= William Rylaarsdam =

American judge (1937–2020)

William F. Rylaarsdam (Willem Frederik Rijlaarsdam; February 13, 1937 – August 3, 2020) was an American judge of the California Courts of Appeal, Fourth District, Division Three. He was appointed by Governor Pete Wilson and, after his confirmation, took the oath of office on April 10, 1995. He was retained by voters in the November 5, 2002 election.

==Biography==
Rylaarsdam was a native of the Netherlands whose family immigrated to the United States when he was 16 years old. He graduated from the University of California, Berkeley in 1957, then went on to receive his law degree from Loyola Law School in 1964 (after attending night courses at Loyola as a married father with two children at the time). In 1998, he received his Master of Laws degree from the University of Virginia School of Law. On August 3, 2020, the Honorable William Frederick Rylaarsdam died at his home in Rancho Santa Margarita. He is survived by his wife, Barbara (married) and his three children, Mary Jane, Jennifer, and Daniel, and seven grandchildren, Jack Pike III, Julian Vischer, William Pike, Thomas Pike, Margaret Vischer, Mary Vischer, and Willem Rylaarsdam. His wife of 59 years, Janice Rylaarsdam (deceased, 2017) mothered his four children, Mary Jane, Jennifer, Alice Jean (deceased 2020), and Daniel.

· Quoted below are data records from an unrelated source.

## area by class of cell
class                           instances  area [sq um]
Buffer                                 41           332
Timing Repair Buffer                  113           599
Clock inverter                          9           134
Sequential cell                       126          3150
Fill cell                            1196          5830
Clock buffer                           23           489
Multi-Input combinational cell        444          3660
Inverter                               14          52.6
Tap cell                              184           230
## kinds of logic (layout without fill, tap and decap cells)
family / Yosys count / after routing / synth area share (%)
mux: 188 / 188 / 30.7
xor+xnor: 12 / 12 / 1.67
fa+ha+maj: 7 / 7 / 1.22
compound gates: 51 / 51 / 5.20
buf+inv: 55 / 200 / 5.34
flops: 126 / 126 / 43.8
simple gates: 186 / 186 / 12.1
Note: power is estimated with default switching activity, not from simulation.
File: src/rtl/dmem_access_ctrl_if.sv
// Handshaked data-memory bus between the MEM-stage access controller and data memory.
// The controller drives requests; the memory returns ready and read data.
interface dmem_access_ctrl_if;
    logic        mem_req;
    logic        mem_we;
    logic [31:0] mem_addr;
    logic [31:0] mem_wdata;
    logic [3:0]  mem_wstrb;
    logic        mem_ready;
    logic [31:0] mem_rdata;

    modport master (
        output mem_req, mem_we, mem_addr, mem_wdata, mem_wstrb,
        input  mem_ready, mem_rdata
    );

    modport slave (
        input  mem_req, mem_we, mem_addr, mem_wdata, mem_wstrb,
        output mem_ready, mem_rdata
    );
endinterface

File: src/rtl/dmem_access_ctrl.sv
// MEM-stage load/store sequencer: issues one request/ready transaction per access, stalls the
// pipeline while it is outstanding, and handles lane alignment, extension, misalign and timeout.
module dmem_access_ctrl #(
    parameter int unsigned MAX_WAIT = 255
) (
    input  logic                       clk,
    input  logic                       rst,
    input  logic                       RegWrite_M,
    input  logic                       MemWrite_M,
    input  logic [1:0]                 ResultSrc_M,
    input  logic [1:0]                 SizeSrc_M,
    input  logic                       LoadSign_M,
    input  logic [31:0]                ALUResult_M,
    input  logic [31:0]                WriteData_M,
    dmem_access_ctrl_if.master         bus,
    output logic [31:0]                ReadData_M,
    output logic                       RegWrite_M_out,
    output logic                       Stall_M,
    output logic                       MisalignFault,
    output logic                       BusError
);

    localparam int unsigned CntW = $clog2(MAX_WAIT + 1);
    localparam logic [CntW-1:0] MaxCnt  = CntW'(MAX_WAIT);
    localparam logic [CntW-1:0] LastCnt = CntW'(MAX_WAIT - 1);

    typedef enum logic [1:0] {StIdle, StBusy, StDone} state_e;

    state_e          state_q, state_d;
    logic            req_q, req_d;
    logic            we_q, we_d;
    logic [31:0]     addr_q, addr_d;
    logic [31:0]     wdata_q, wdata_d;
    logic [3:0]      wstrb_q, wstrb_d;
    logic [1:0]      size_q, size_d;
    logic            sign_q, sign_d;
    logic [1:0]      off_q, off_d;
    logic [CntW-1:0] wait_q, wait_d;
    logic [31:0]     rdata_q, rdata_d;
    logic            misalign_q, misalign_d;
    logic            buserr_q, buserr_d;

    logic        mem_op;
    logic        misaligned;
    logic        in_idle;
    logic [3:0]  st_strb;
    logic [31:0] st_data;
    logic [7:0]  byte_lane;
    logic [15:0] half_lane;
    logic [31:0] load_fmt;

    assign mem_op     = MemWrite_M | (ResultSrc_M == 2'b01);
    assign misaligned = ((SizeSrc_M == 2'b01) & ALUResult_M[0]) |
                        (SizeSrc_M[1] & (ALUResult_M[1:0] != 2'b00));
    assign in_idle    = (state_q == StIdle);

    assign Stall_M        = (in_idle & mem_op & ~misaligned) | (state_q == StBusy);
    assign RegWrite_M_out = RegWrite_M & ~Stall_M & ~(in_idle & mem_op & misaligned);

    // Store lanes are replicated so the strobes alone pick the bytes written.
    always_comb begin
        st_strb = 4'b1111;
        st_data = WriteData_M;
        case (SizeSrc_M)
            2'b00: begin
                st_strb = 4'b0001 << ALUResult_M[1:0];
                st_data = {4{WriteData_M[7:0]}};
            end
            2'b01: begin
                st_strb = 4'b0011 << ALUResult_M[1:0];
                st_data = {2{WriteData_M[15:0]}};
            end
            default: begin
                st_strb = 4'b1111;
                st_data = WriteData_M;
            end
        endcase
    end

    always_comb begin
        byte_lane = bus.mem_rdata[7:0];
        case (off_q)
            2'd0:    byte_lane = bus.mem_rdata[7:0];
            2'd1:    byte_lane = bus.mem_rdata[15:8];
            2'd2:    byte_lane = bus.mem_rdata[23:16];
            default: byte_lane = bus.mem_rdata[31:24];
        endcase
        half_lane = off_q[1] ? bus.mem_rdata[31:16] : bus.mem_rdata[15:0];
        case (size_q)
            2'b00:   load_fmt = {{24{sign_q & byte_lane[7]}}, byte_lane};
            2'b01:   load_fmt = {{16{sign_q & half_lane[15]}}, half_lane};
            default: load_fmt = bus.mem_rdata;
        endcase
    end

    always_comb begin
        state_d    = state_q;
        req_d      = req_q;
        we_d       = we_q;
        addr_d     = addr_q;
        wdata_d    = wdata_q;
        wstrb_d    = wstrb_q;
        size_d     = size_q;
        sign_d     = sign_q;
        off_d      = off_q;
        wait_d     = wait_q;
        rdata_d    = rdata_q;
        misalign_d = 1'b0;
        buserr_d   = 1'b0;
        unique case (state_q)
            StIdle: begin
                if (mem_op && misaligned) begin
                    misalign_d = 1'b1;
                end else if (mem_op) begin
                    state_d = StBusy;
                    req_d   = 1'b1;
                    we_d    = MemWrite_M;
                    addr_d  = {ALUResult_M[31:2], 2'b00};
                    wdata_d = st_data;
                    wstrb_d = MemWrite_M ? st_strb : 4'b0000;
                    size_d  = SizeSrc_M;
                    sign_d  = LoadSign_M;
                    off_d   = ALUResult_M[1:0];
                    wait_d  = '0;
                end
            end
            StBusy: begin
                if (wait_q != MaxCnt) begin
                    wait_d = wait_q + CntW'(1);
                end
                // A ready arriving on the final count takes priority over the timeout.
                if (bus.mem_ready) begin
                    state_d = StDone;
                    req_d   = 1'b0;
                    wait_d  = wait_q;
                    if (!we_q) begin
                        rdata_d = load_fmt;
                    end
                end else if (wait_q >= LastCnt) begin
                    state_d  = StDone;
                    req_d    = 1'b0;
                    buserr_d = 1'b1;
                    rdata_d  = '0;
                end
            end
            StDone: begin
                state_d = StIdle;
            end
            default: begin
                state_d = StIdle;
                req_d   = 1'b0;
            end
        endcase
    end

    always_ff @(posedge clk or negedge rst) begin
        if (!rst) begin
            state_q    <= StIdle;
            req_q      <= 1'b0;
            we_q       <= 1'b0;
            addr_q     <= '0;
            wdata_q    <= '0;
            wstrb_q    <= '0;
            size_q     <= '0;
            sign_q     <= 1'b0;
            off_q      <= '0;
            wait_q     <= '0;
            rdata_q    <= '0;
            misalign_q <= 1'b0;
            buserr_q   <= 1'b0;
        end else begin
            state_q    <= state_d;
            req_q      <= req_d;
            we_q       <= we_d;
            addr_q     <= addr_d;
            wdata_q    <= wdata_d;
            wstrb_q    <= wstrb_d;
            size_q     <= size_d;
            sign_q     <= sign_d;
            off_q      <= off_d;
            wait_q     <= wait_d;
            rdata_q    <= rdata_d;
            misalign_q <= misalign_d;
            buserr_q   <= buserr_d;
        end
    end

    assign bus.mem_req   = req_q;
    assign bus.mem_we    = we_q;
    assign bus.mem_addr  = addr_q;
    assign bus.mem_wdata = wdata_q;
    assign bus.mem_wstrb = wstrb_q;
    assign ReadData_M    = rdata_q;
    assign MisalignFault = misalign_q;
    assign BusError      = buserr_q;

endmodule
--- src/rtl/mul_sched_ctrl_pkg.sv ---
// Shared constants for the multiplier scheduling controller: op codes,
// register-file size, pipeline depth and a small popcount helper.
package mul_sched_ctrl_pkg;

    localparam int         REG_SIZE   = 32;
    localparam int         MUL_STAGES = 5;
    localparam logic [4:0] ALUOP_MUL  = 5'b01010;

    function automatic logic [2:0] popcount5(input logic [4:0] v);
        logic [2:0] cnt;
        cnt = '0;
        for (int i = 0; i < 5; i++) begin
            cnt = cnt + 3'(v[i]);
        end
        return cnt;
    endfunction

endpackage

Rylaarsdam died on August 3, 2020, at the age of 87.

==Legal career==
Rylaarsdam began his career in 1964 as an attorney practicing civil litigation. He was among counsel of record to the defendants in a landmark insurance bad faith case decided by the Supreme Court of California in 1973, in which the Court ruled that the implied covenant of good faith and fair dealing applies to all insurance, not just liability insurance.

He worked for various private firms in Los Angeles, Pasadena, and Newport Beach until 1985, when Governor George Deukmejian appointed him to the Los Angeles Superior Court. The next year, he was transferred to the Orange County Superior Court. He worked there until his appointment to the Fourth District, Division Three Court of Appeal in 1995. He retired from the Court of Appeal on June 29, 2016 at the age of 79, after 21 years of service.